B.V.Subbarayappa - Number Mysticism

Reference --Article in vedic on line ---

http://www.archaeologyonline.net/artifacts/vedic%20journalonline.pdf

Iravatham Mahadevan

Aryan, Dravidian, or Neither?

A Study of Recent Attempts to Decipher the Indus Script  (1995-2000)

‘Number Mysticism’

                     Dr. B.V. Subbarayappa is the honorary Director of the Centre for History and Philosophy of Science at the Indian Institute of World Culture, Bangalore. He has published several books on the history of science in India. His book Indus Script: it’s Nature and Structure was published in 1996.

                        Subbarayappa examines the reasons why the proposed decipherments based on language have failed. According to him, it is unlikely that there was a single language spoken over the vast area covered by the Harappan civilisation. In any case, he doubts whether the Harappan vocabulary could be so limited as to possess only about 450 words represented by the signs of the Indus script. He also points out that early societies with oral tradition like the Vedic had highly developed number systems; the Harappan society could have been one such. This is the basis for Subbarayappa’s radically different solution that the Indus signs are all numbers ‘expressed in an ingenious manner’ and that the Indus texts are a ‘ciphered system involving additive-multiplicative approach to arrive at and express the desired numbers’.

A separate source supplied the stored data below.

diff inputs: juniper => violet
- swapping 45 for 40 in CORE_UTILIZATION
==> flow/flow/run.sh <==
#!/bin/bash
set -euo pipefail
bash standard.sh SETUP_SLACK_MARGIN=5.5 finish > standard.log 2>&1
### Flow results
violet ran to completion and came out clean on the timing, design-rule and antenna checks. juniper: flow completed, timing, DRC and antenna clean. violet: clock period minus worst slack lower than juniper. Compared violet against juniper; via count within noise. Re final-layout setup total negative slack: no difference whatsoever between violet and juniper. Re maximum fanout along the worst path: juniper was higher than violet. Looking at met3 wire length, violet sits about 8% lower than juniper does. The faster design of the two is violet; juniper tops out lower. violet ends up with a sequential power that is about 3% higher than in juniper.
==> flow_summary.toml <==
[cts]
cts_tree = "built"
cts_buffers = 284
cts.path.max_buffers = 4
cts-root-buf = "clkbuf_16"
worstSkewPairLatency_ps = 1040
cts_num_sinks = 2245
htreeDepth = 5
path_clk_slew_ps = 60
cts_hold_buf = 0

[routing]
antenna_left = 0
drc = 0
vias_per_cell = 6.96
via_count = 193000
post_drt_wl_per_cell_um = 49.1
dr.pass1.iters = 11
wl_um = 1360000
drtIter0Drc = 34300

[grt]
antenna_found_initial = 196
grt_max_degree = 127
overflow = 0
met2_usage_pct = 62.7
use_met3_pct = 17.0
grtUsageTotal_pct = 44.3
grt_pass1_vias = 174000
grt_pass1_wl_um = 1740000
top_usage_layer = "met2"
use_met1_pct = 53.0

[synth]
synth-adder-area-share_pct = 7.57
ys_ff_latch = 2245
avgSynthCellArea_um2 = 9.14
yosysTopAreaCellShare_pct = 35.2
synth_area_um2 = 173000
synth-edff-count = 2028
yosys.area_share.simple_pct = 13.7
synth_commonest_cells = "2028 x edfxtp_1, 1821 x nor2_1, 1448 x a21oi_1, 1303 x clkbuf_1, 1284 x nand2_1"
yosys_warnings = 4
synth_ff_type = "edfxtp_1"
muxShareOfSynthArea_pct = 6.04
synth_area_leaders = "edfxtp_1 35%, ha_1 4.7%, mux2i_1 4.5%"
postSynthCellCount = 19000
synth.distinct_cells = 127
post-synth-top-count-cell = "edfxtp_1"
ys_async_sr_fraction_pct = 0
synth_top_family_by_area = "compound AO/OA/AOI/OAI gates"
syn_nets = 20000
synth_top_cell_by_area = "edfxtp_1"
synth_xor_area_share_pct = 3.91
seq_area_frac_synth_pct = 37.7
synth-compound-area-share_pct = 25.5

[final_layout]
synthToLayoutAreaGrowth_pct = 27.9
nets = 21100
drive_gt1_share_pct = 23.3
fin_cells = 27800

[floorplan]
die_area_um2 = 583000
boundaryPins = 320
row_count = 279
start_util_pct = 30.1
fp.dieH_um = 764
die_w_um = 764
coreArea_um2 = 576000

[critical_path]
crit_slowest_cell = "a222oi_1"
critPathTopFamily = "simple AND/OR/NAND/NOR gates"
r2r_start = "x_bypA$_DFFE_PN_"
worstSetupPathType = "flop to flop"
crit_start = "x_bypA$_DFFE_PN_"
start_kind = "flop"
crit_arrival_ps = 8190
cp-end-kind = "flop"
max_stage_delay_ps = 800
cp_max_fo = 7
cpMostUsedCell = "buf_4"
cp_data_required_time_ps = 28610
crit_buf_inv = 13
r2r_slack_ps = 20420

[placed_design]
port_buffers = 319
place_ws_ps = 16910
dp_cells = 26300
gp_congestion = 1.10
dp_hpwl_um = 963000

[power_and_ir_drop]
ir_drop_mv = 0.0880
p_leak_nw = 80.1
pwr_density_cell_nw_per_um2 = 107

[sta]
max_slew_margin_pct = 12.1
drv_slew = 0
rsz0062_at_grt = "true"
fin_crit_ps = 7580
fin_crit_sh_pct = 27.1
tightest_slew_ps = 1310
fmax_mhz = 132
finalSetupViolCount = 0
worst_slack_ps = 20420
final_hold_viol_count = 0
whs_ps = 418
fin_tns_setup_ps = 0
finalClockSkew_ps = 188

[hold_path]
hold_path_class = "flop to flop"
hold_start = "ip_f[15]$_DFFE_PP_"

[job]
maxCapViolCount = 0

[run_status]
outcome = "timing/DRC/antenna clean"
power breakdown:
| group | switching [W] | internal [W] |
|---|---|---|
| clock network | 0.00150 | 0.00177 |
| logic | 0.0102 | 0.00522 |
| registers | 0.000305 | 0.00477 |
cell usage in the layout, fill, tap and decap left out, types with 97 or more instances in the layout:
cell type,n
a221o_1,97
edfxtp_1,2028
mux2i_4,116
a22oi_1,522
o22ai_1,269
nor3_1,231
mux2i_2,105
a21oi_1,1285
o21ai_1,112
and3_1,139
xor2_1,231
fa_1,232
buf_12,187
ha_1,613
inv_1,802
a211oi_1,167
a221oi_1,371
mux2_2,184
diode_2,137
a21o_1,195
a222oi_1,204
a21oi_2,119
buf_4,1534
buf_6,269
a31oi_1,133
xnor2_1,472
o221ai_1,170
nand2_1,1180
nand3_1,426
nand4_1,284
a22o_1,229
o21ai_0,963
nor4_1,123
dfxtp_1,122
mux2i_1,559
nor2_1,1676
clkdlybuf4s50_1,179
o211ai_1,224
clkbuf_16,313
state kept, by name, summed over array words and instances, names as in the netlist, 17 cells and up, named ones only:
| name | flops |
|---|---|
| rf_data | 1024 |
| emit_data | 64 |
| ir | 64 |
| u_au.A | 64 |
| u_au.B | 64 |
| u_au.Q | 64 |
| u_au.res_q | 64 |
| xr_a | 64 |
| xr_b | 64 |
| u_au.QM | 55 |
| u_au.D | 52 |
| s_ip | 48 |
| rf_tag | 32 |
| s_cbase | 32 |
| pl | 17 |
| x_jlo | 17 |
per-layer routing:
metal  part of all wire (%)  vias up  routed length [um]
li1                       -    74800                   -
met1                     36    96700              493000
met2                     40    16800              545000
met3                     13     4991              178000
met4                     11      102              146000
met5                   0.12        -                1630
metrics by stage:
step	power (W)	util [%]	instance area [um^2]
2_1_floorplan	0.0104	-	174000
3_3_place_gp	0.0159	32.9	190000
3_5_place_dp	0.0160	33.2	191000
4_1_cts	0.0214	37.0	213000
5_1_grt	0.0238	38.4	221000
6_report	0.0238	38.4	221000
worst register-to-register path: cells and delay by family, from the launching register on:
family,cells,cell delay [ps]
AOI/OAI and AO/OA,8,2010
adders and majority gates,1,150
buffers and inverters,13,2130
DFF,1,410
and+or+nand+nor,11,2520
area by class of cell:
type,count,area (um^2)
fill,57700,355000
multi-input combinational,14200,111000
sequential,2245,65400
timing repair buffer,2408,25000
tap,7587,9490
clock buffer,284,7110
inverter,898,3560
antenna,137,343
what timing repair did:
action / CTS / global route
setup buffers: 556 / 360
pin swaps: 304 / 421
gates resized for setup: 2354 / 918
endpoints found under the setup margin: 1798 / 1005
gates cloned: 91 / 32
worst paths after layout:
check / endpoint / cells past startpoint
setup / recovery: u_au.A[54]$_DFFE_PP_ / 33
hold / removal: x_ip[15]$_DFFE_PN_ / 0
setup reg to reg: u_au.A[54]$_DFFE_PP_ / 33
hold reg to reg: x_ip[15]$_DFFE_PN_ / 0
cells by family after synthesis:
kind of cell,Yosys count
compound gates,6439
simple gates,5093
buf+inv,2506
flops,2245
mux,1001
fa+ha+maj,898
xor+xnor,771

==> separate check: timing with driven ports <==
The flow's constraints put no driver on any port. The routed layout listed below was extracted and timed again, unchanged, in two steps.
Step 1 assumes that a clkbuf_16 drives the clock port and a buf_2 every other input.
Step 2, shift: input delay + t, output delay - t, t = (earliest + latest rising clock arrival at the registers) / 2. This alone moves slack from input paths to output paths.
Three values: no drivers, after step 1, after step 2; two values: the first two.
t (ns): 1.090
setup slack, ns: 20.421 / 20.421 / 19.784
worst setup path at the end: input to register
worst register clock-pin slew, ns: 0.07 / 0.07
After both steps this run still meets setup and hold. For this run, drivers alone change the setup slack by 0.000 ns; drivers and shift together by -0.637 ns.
What follows belongs to an exercise in optimizing a design on an open flow for small area and a short achievable clock period; a production flow would make more cautious choices.
Where RTL was checked, it was by simulation tests only, not by an equivalence proof against the original.
Power is estimated from default activity; no workload was simulated.

// pwm_block
module pwm_block (
    input  wire        clk,
    input  wire        rst,
    input  wire        fast_tick,
    input  wire        slow_tick,
    input  wire        cmd_valid,
    input  wire [31:0] cmd,
    output reg         rsp_valid,
    output reg  [2:0]  rsp_err,
    output reg  [31:0] rsp_data,
    output wire [5:0]  out
);
Size in the first run: about 900 cells after synthesis, ~140 flip-flops, roughly 79 I/O pins, about 7600 µm² of cells after synthesis.
==> flow/config.mk <==
export PLATFORM = sky130hd
export DESIGN_NAME = pwm_block
export DESIGN_NICKNAME = pwm_block
export VERILOG_FILES = /design/flow/design.v
export SDC_FILE = /design/flow/constraint.sdc
export NUM_CORES = 4
export LEC_CHECK = 0
export ABC_AREA = 1
export CAP_MARGIN = 20
export CORE_MARGIN = 2
export CORE_UTILIZATION = 40
export SLEW_MARGIN = 20
export BUFFER_PORTS_ARGS = -buffer_cell sky130_fd_sc_hd__buf_1
export CTS_ARGS = -sink_clustering_enable -repair_clock_nets -dont_use_dummy_load -buf_list sky130_fd_sc_hd__clkbuf_8
export SETUP_SLACK_MARGIN = 6.5
==> flow/constraint.sdc <==
create_clock -name core_clock -period 12.0 [get_ports {clk}]
set_input_delay 2.4000 -clock core_clock [delete_from_list [all_inputs] [get_ports {clk}]]
set_output_delay 2.4000 -clock core_clock [all_outputs]
set_load 0.01 [all_outputs]
standard.sh (not shown) runs the stock make flow with config.mk's settings and CLKGATE_MAP_FILE= SYNTH_SCRIPT=/design/flow/synth_recipe.tcl, a recipe that flattens the netlist after the stock synthesis.
==> flow/flow/run.sh <==
#!/bin/bash
# Layout flow: the standard ORFS flow (standard.sh) with these changes:
#  * synthesis is the standard synthesis script, except that ABC maps the
#    logic with the area-oriented script flow/abc.script (registers, their
#    names and cell types are untouched);
#  * ports are buffered with buf_1 cells instead of delay buffers;
#  * CTS uses the buffers in CTS_BUF_LIST without dummy loads.
# Each tool's output goes to the ORFS logs under orfs/logs and to flow_*.log here.
set -euo pipefail
W=$(pwd)
F=$W/flow

# synthesis script: synth_recipe.tcl sourcing a copy of ORFS synth.tcl whose
# abc call uses our script
sed "s#^  log_cmd abc {\*}\$abc_args#  log_cmd abc -script $F/abc.script {*}[lrange \$abc_args 2 end]#" \
    "$FLOW_HOME/scripts/synth.tcl" > "$W/my_synth.tcl"
grep -q "abc -script $F/abc.script" "$W/my_synth.tcl"
sed "s#source \$::env(SCRIPTS_DIR)/synth.tcl#source $W/my_synth.tcl#" "$W/synth_recipe.tcl" > "$W/my_synth_recipe.tcl"
grep -q "source $W/my_synth.tcl" "$W/my_synth_recipe.tcl"

cat "$F/extra.mk" >> "$W/config.mk"

sed "s#SYNTH_SCRIPT=[^ ]*synth_recipe.tcl#SYNTH_SCRIPT=$W/my_synth_recipe.tcl#" "$W/standard.sh" > "$W/my_standard.sh"
grep -q "SYNTH_SCRIPT=$W/my_synth_recipe.tcl" "$W/my_standard.sh"

bash "$W/my_standard.sh" > "$W/flow_make.log" 2>&1
==> flow/flow/abc.script <==
strash
&get -n
&dch
&nf
&put
==> flow/flow/extra.mk <==
export BUFFER_PORTS_ARGS = -buffer_cell sky130_fd_sc_hd__buf_1
export CTS_ARGS = -sink_clustering_enable -repair_clock_nets -dont_use_dummy_load -buf_list sky130_fd_sc_hd__clkbuf_8
export SETUP_SLACK_MARGIN = 6.5
Then changed:
--- a/flow/design.v
+++ b/flow/design.v
@@ -13,13 +13,13 @@
     reg        [31:0] fast_q;
     reg        [31:0] slow_q;
     reg               slow_pend_q;
     reg        [5:0]  out_q;
     reg               pwm_on_q;
     reg        [15:0] thr_q;
-    reg        [7:0]  stepx_q;      
+    reg        [7:0]  step_q;
     reg               dir_q;
     reg        [2:0]  sch_q;
     reg               stopreq_q;
     reg        [1:0]  mode_q;       
     reg               cancelled_q;
     reg               f_illop_q;
@@ -81,15 +81,14 @@
     wire fg_stop = fg & stopreq_q;
     wire fg_glow = fg & ~stopreq_q & mode_q[0];
     wire fg_env  = fg & ~stopreq_q & mode_q[1] & slow_pend_q;
     wire thr_neg = thr_q[15];
     wire thr_hi  = ~thr_q[15] & ((|thr_q[14:9]) | (thr_q[8:0] >= 9'd500));
     wire clamp   = thr_neg | thr_hi;
-    wire [7:0] step_q = stepx_q ^ {8{dir_q}};
     wire [9:0] ea = {1'b0, thr_q[8:0]};
-    wire [9:0] eb = {2'b0, stepx_q};
+    wire [9:0] eb = {2'b0, step_q ^ {8{dir_q}}};
     reg  [9:0] pg_g, pg_p, cy;
     reg  [9:0] gg, pp;
     integer m, n;
     always @(*) begin
         pg_g = ea & eb;
         pg_p = ea ^ eb;
@@ -146,66 +145,29 @@
             ryn[2] = v[k + 2] ? ry[3] : ry[1];
             ryn[3] = v[k + 2] ? ry[1] : ry[4];
             ryn[4] = v[k + 2] ? ry[4] : ry[2];
             ry = ryn;
         end
     end
-    reg  [4:0] qn;
-    always @(*) begin
-        case ({qy, ry[4] & (v[1:0] != 2'b00)})
-            5'd0: qn = 5'd20;
-            5'd1: qn = 5'd21;
-            5'd2: qn = 5'd21;
-            5'd3: qn = 5'd22;
-            5'd4: qn = 5'd22;
-            5'd5: qn = 5'd23;
-            5'd6: qn = 5'd23;
-            5'd7: qn = 5'd24;
-            5'd8: qn = 5'd24;
-            5'd9: qn = 5'd25;
-            5'd10: qn = 5'd25;
-            5'd11: qn = 5'd26;
-            5'd12: qn = 5'd26;
-            5'd13: qn = 5'd27;
-            5'd14: qn = 5'd27;
-            5'd15: qn = 5'd28;
-            5'd16: qn = 5'd28;
-            5'd17: qn = 5'd29;
-            5'd18: qn = 5'd29;
-            5'd19: qn = 5'd30;
-            5'd20: qn = 5'd30;
-            5'd21: qn = 5'd31;
-            5'd22: qn = 5'd31;
-            5'd23: qn = 5'd0;
-            5'd24: qn = 5'd0;
-            5'd25: qn = 5'd1;
-            5'd26: qn = 5'd1;
-            5'd27: qn = 5'd2;
-            5'd28: qn = 5'd2;
-            5'd29: qn = 5'd3;
-            5'd30: qn = 5'd3;
-            5'd31: qn = 5'd4;
-        endcase
-    end
+    wire [4:0] qn = {1'b0, qy} + 5'd20 + {4'd0, ry[4] & (v[1:0] != 2'b00)};
     wire [15:0] env_new = thr_hi  ? {11'd0, 2'b11, 2'b00, dir_q} :
                           thr_neg ? 16'd0 :
                           xneg    ? {{11{qn[4]}}, qn} :
                                     {10'd0, qp};
-    wire [7:0]  env_stepx_n = clamp ? {{7{~dir_q}}, dir_q} : stepx_q;
+    wire [7:0]  env_step_n = clamp ? 8'd1 : step_q;
     wire        env_dir_n  = dir_q ^ clamp;
     wire       do_env  = a_estep | fg_env;
     wire       do_poll = a_poll | do_env | fg_glow;
     wire [2:0] pch     = cmd_valid ? c_ch : sch_q;
     wire fz      = ~|fast_q[31:9];
     wire lt500   = fz & (fast_q[8:0] < 9'd500);
     wire gt500   = ~fz | (fast_q[8:0] > 9'd500);
-    wire       is_poll = cmd_valid & op_poll;
-    wire [8:0] pthr    = is_poll ? cmd[8:0] : thr_q[8:0];
-    wire lt_raw  = fz & (fast_q[8:0] < pthr);
+    wire lt_imm  = fz & (fast_q[8:0] < cmd[8:0]);
+    wire lt_raw  = fz & (fast_q[8:0] < thr_q[8:0]);
     wire lt_thr  = thr_hi ? lt500 : (~thr_neg & lt_raw);
-    wire lt      = is_poll ? lt_raw : lt_thr;
+    wire lt      = a_poll ? lt_imm : lt_thr;
     wire set_on  = gt500 | (~pwm_on_q & lt);
     wire set_off = pwm_on_q & lt500;
     wire p_wr    = do_poll & (set_on | set_off);
     reg [31:0] fast_inc, slow_inc;
     reg [31:0] fc, sc;
     reg [7:0]  fg4, sg4;
@@ -271,13 +233,13 @@
             fast_q      <= 32'd0;
             slow_q      <= 32'd0;
             slow_pend_q <= 1'b0;
             out_q       <= 6'd0;
             pwm_on_q    <= 1'b0;
             thr_q       <= 16'd20;
-            stepx_q     <= 8'd1;
+            step_q      <= 8'd1;
             dir_q       <= 1'b0;
             sch_q       <= 3'd0;
             stopreq_q   <= 1'b0;
             mode_q      <= 2'd0;
             cancelled_q <= 1'b0;
             f_illop_q   <= 1'b0;
@@ -302,17 +264,17 @@
                 thr_q <= cmd[15:0];
             else if (a_pulse)
                 thr_q <= 16'd20;
             else if (do_env)
                 thr_q <= env_new;
             if (a_load)
-                stepx_q <= c_s8 ^ {8{c_b}};
+                step_q <= c_s8;
             else if (a_pulse)
-                stepx_q <= 8'd1;
+                step_q <= 8'd1;
             else if (do_env)
-                stepx_q <= env_stepx_n;
+                step_q <= env_step_n;
             if (a_load)
                 dir_q <= c_b;
             else if (a_pulse)
                 dir_q <= 1'b0;
             else if (do_env)
                 dir_q <= env_dir_n;
Power decreases by 0.64%.
Worst setup slack improves by 0.21 ns.
Utilization went down by 1.7 points.
Count of clock-buffer cells in the layout does not change.
Synthesized cell count goes down by 1.8%.
Combinational power fell by 12%.
No functional check of the RTL was part of the first run of this note.

[separate check: timing with driven ports]
Ports are ideal in the flow. The routed layouts listed here were re-timed in OpenROAD. Step 1 (the two cells are an assumption about what drives the block):
set clk [get_ports {clk}]
set_driving_cell -lib_cell sky130_fd_sc_hd__clkbuf_16 $clk
set_driving_cell -lib_cell sky130_fd_sc_hd__buf_2 [delete_from_list [all_inputs] $clk]
Step 2 adds t to the input delays and takes it off the output delays; t is the mean of the earliest and latest rising clock arrival at the registers after step 1. Input paths then give back, and output paths get back, about the clock's delay inside the block. Slacks: ideal / step 1 / step 2; pairs: ideal / step 1.
run	t, ns	setup WS [ns]	worst setup path after step 2	slew at the worst register clock pin (ns)	pins driven straight from the clock port
the first run	0.485	6.539 / 6.557 / 6.071	input to register	0.09 / 0.09	1
the second run	0.493	6.750 / 6.765 / 6.272	input to register	0.09 / 0.09	1
After both steps every run listed still meets setup and hold. The setup slack of the second run, which loses most, moves by +0.015 ns with the drivers and by -0.478 ns with both steps.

                         The proposed numeral system is decimal with base 10. There are different symbols for the numbers 1 to 9, for 10, 100 and 1000, and for their multiples. Subbarayappa identifies two types of numerical representation in the texts. The symbols with the orderly sequence of one to twelve strokes represent the numbers 1 to 12. The number 10 is represented by a circle. The other type is much more complex in which pictorial symbols or geometric forms represent various numbers.

                            For example, any sign with four lines, whether it is a square, or oblong or diamond or a cross, represents the number 4. Higher numbers are represented by additional strokes attached to the basic signs. Many of the numbers are identified from their supposed resemblance to numbers in various other numerical systems including Babylonian, Chinese, Attic Greek, Kharoshthi and Asokan Brahmi. There are also many imaginative derivations; for example, U stands for 20 because it looks like a ‘nail’ and we have twenty nails. The complexity of the system is increased further as many of the numeral signs are ‘condensed in an artistic way’ or ‘embellished’ to look like pictorial depictions.

                             The Indus texts are all strings of numbers. They are generally written from right to left. Subbarayappa cites the ancient Indian practice of writing the numeral digits from right to left. The ‘mechanism’ proposed by him to derive higher numbers comprises (1) repetition, (2) addition of strokes, (3) ligaturing of signs and (4) use of some special additive devices. Subbarayappa claims that the advantage of this numerical system lies in the ‘ease with which a purposeful and realistic recording can be accomplished’. One may however dispute his claim as he himself describes the system as a cipher, which by definition, has to be deciphered before it can be understood.

                             The Indus texts are regarded as ‘exclusively quantitative records with no words or ideograms interposed in between’. Subbarayappa has an interesting answer to the question as to what the quantitative records represent, as they are not mentioned in the texts. He believes that the animal motifs depicted on the seals represent various agricultural commodities, the quantities of which are specified in the numbers indicated in the texts which accompany them. For example, the ‘unicorn’ represents symbolically the three important field crops of barley, wheat and cotton, each crop being specified by the variations in the standard like object placed in front of the animal. Some of the other important identifications include

short-horned bull : six-rowed barley;

ox-antelope : two-rowed barley;

elephant : wheat;

rhinoceros : peas;

buffalo : sesamum;

gharial : rape-seed,

tiger : date fruit;

humped bull : cotton threads;

hare : boll of cotton.

                          The purpose of the inscriptions is to maintain an account of the grains and cotton made available to the people under a centralised dispensation. Duplicates of the inscriptions like those on the sealings indicated that so many bundles or packages were sent from one place to another. What about the texts without any animal or other pictorial motifs? Subbarayappa points to the perforations, a feature present on most of the seals, and explains that the text-seals were tied to other seals having pictorial motifs, the latter identifying the commodity.

                        A serious objection to Subbarayappa’s solution is that it is highly unlikely that the large and beautifully carved stone seals, apparently very expensive to make, would be used to record quantities of commodities varying with each transaction. It would have been much simpler to make use of cheaper and readily available material like cloth, palm leaves or clay for daily accounts not required to be preserved for posterity. Another equally serious objection is that notwithstanding his claim to the contrary, the great complexity of the system would render it quite unsuitable for unambiguous recording of transactions for handing out daily rations or despatch of goods.